Try it – Set out exactly every line of the entries below, starting at the line that holds "assign ge[5] = v >= 6'd25;" and stopping after the line that holds "the second run |".

>>

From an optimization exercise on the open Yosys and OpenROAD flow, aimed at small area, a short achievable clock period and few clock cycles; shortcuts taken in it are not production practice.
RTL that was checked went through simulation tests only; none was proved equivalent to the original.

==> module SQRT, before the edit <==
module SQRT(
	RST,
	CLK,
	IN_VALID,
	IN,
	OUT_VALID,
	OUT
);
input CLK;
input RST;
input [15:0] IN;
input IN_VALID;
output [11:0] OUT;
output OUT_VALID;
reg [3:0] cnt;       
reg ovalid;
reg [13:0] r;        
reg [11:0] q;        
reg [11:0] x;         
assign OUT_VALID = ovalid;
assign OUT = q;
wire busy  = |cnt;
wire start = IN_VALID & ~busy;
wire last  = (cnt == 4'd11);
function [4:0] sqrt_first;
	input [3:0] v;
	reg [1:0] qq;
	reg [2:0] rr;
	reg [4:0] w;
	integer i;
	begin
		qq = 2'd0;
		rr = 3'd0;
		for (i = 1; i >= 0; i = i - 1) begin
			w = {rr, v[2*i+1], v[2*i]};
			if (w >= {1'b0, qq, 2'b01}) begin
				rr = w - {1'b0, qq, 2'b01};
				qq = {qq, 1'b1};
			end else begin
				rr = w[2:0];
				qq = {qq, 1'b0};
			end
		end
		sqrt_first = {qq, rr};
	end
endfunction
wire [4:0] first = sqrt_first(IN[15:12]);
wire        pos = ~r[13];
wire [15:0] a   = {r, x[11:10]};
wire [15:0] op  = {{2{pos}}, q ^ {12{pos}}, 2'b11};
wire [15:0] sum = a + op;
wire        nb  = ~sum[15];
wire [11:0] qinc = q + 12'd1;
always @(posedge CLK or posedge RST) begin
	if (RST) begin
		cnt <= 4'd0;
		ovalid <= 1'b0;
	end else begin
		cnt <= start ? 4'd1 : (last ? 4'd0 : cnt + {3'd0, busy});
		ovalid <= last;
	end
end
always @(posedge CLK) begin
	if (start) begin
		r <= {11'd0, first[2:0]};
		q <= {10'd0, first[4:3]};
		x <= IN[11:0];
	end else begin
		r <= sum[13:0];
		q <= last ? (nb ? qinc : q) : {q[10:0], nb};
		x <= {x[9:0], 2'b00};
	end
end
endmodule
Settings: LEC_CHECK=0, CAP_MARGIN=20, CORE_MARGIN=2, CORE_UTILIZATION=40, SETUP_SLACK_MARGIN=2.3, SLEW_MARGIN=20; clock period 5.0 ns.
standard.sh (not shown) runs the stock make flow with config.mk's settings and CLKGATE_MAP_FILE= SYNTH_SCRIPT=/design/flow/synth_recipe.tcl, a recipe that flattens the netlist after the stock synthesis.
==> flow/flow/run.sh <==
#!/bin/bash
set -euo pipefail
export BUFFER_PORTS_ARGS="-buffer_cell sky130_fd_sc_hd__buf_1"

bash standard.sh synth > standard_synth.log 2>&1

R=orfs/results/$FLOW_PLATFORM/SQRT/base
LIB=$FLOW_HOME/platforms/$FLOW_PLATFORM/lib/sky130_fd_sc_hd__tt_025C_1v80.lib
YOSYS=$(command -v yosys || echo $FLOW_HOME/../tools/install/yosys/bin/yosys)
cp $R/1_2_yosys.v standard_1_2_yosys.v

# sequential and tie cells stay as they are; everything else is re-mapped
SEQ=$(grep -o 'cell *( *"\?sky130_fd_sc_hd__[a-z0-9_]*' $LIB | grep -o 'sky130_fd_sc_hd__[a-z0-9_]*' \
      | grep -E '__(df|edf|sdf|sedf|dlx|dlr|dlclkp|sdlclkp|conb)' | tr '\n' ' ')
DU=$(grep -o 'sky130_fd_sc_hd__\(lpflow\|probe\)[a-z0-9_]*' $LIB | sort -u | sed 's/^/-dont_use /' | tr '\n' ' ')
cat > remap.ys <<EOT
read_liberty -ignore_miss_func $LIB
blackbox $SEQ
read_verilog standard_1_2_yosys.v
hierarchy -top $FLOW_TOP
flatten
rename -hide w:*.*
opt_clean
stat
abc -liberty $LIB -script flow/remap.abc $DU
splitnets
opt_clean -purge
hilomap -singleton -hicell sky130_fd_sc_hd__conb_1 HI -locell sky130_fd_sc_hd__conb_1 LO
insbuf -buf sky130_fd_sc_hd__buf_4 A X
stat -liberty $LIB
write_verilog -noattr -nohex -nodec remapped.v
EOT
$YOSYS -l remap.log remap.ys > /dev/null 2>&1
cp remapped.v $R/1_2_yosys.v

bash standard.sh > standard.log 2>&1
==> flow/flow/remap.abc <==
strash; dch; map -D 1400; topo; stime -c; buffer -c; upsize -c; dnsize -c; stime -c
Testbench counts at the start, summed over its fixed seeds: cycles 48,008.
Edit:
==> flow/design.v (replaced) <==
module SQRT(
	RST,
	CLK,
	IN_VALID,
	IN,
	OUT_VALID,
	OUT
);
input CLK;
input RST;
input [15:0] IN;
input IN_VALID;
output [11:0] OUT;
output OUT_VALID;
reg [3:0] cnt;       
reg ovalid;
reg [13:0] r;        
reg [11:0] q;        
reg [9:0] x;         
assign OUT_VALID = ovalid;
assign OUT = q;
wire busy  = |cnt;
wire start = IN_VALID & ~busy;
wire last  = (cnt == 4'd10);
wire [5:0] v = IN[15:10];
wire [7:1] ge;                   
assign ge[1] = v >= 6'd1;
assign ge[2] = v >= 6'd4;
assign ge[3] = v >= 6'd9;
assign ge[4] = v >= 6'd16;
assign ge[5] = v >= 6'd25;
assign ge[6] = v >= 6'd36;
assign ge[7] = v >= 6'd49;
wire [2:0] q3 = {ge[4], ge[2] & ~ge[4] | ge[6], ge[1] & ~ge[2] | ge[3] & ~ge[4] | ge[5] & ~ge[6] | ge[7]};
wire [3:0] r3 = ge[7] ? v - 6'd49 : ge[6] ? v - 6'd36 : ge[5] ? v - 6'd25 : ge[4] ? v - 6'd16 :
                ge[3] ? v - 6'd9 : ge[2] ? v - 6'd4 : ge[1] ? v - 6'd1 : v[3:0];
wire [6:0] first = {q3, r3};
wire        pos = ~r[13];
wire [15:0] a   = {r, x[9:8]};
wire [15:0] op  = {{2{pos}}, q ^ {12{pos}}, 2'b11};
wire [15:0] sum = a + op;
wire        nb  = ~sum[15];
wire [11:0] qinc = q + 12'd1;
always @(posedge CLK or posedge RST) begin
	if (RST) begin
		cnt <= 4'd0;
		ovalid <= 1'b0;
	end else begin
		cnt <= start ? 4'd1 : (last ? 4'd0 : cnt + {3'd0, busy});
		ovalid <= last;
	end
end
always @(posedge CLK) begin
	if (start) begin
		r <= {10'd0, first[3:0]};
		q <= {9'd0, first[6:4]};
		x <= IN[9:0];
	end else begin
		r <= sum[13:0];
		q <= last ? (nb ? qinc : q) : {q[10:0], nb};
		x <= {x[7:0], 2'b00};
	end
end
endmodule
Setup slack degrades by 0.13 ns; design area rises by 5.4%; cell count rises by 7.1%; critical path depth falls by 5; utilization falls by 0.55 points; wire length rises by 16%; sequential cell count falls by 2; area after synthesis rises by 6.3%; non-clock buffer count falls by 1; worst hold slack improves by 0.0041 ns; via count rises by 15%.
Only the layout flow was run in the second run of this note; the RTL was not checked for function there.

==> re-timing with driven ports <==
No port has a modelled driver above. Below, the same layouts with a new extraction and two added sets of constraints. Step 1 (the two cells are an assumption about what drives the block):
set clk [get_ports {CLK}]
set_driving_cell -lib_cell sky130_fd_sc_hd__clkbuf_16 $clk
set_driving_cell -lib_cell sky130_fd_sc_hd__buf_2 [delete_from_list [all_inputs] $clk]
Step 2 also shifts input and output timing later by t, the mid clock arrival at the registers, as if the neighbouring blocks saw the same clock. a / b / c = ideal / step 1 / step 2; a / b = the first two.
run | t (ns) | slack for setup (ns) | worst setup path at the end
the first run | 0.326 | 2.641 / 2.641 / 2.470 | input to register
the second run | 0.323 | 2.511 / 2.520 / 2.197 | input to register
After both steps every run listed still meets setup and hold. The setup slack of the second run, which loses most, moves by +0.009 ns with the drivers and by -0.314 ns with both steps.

<<

Reply to the exercise –
assign ge[5] = v >= 6'd25;
assign ge[6] = v >= 6'd36;
assign ge[7] = v >= 6'd49;
wire [2:0] q3 = {ge[4], ge[2] & ~ge[4] | ge[6], ge[1] & ~ge[2] | ge[3] & ~ge[4] | ge[5] & ~ge[6] | ge[7]};
wire [3:0] r3 = ge[7] ? v - 6'd49 : ge[6] ? v - 6'd36 : ge[5] ? v - 6'd25 : ge[4] ? v - 6'd16 :
                ge[3] ? v - 6'd9 : ge[2] ? v - 6'd4 : ge[1] ? v - 6'd1 : v[3:0];
wire [6:0] first = {q3, r3};
wire        pos = ~r[13];
wire [15:0] a   = {r, x[9:8]};
wire [15:0] op  = {{2{pos}}, q ^ {12{pos}}, 2'b11};
wire [15:0] sum = a + op;
wire        nb  = ~sum[15];
wire [11:0] qinc = q + 12'd1;
always @(posedge CLK or posedge RST) begin
	if (RST) begin
		cnt <= 4'd0;
		ovalid <= 1'b0;
	end else begin
		cnt <= start ? 4'd1 : (last ? 4'd0 : cnt + {3'd0, busy});
		ovalid <= last;
	end
end
always @(posedge CLK) begin
	if (start) begin
		r <= {10'd0, first[3:0]};
		q <= {9'd0, first[6:4]};
		x <= IN[9:0];
	end else begin
		r <= sum[13:0];
		q <= last ? (nb ? qinc : q) : {q[10:0], nb};
		x <= {x[7:0], 2'b00};
	end
end
endmodule
Setup slack degrades by 0.13 ns; design area rises by 5.4%; cell count rises by 7.1%; critical path depth falls by 5; utilization falls by 0.55 points; wire length rises by 16%; sequential cell count falls by 2; area after synthesis rises by 6.3%; non-clock buffer count falls by 1; worst hold slack improves by 0.0041 ns; via count rises by 15%.
Only the layout flow was run in the second run of this note; the RTL was not checked for function there.

==> re-timing with driven ports <==
No port has a modelled driver above. Below, the same layouts with a new extraction and two added sets of constraints. Step 1 (the two cells are an assumption about what drives the block):
set clk [get_ports {CLK}]
set_driving_cell -lib_cell sky130_fd_sc_hd__clkbuf_16 $clk
set_driving_cell -lib_cell sky130_fd_sc_hd__buf_2 [delete_from_list [all_inputs] $clk]
Step 2 also shifts input and output timing later by t, the mid clock arrival at the registers, as if the neighbouring blocks saw the same clock. a / b / c = ideal / step 1 / step 2; a / b = the first two.
run | t (ns) | slack for setup (ns) | worst setup path at the end
the first run | 0.326 | 2.641 / 2.641 / 2.470 | input to register
the second run | 0.323 | 2.511 / 2.520 / 2.197 | input to register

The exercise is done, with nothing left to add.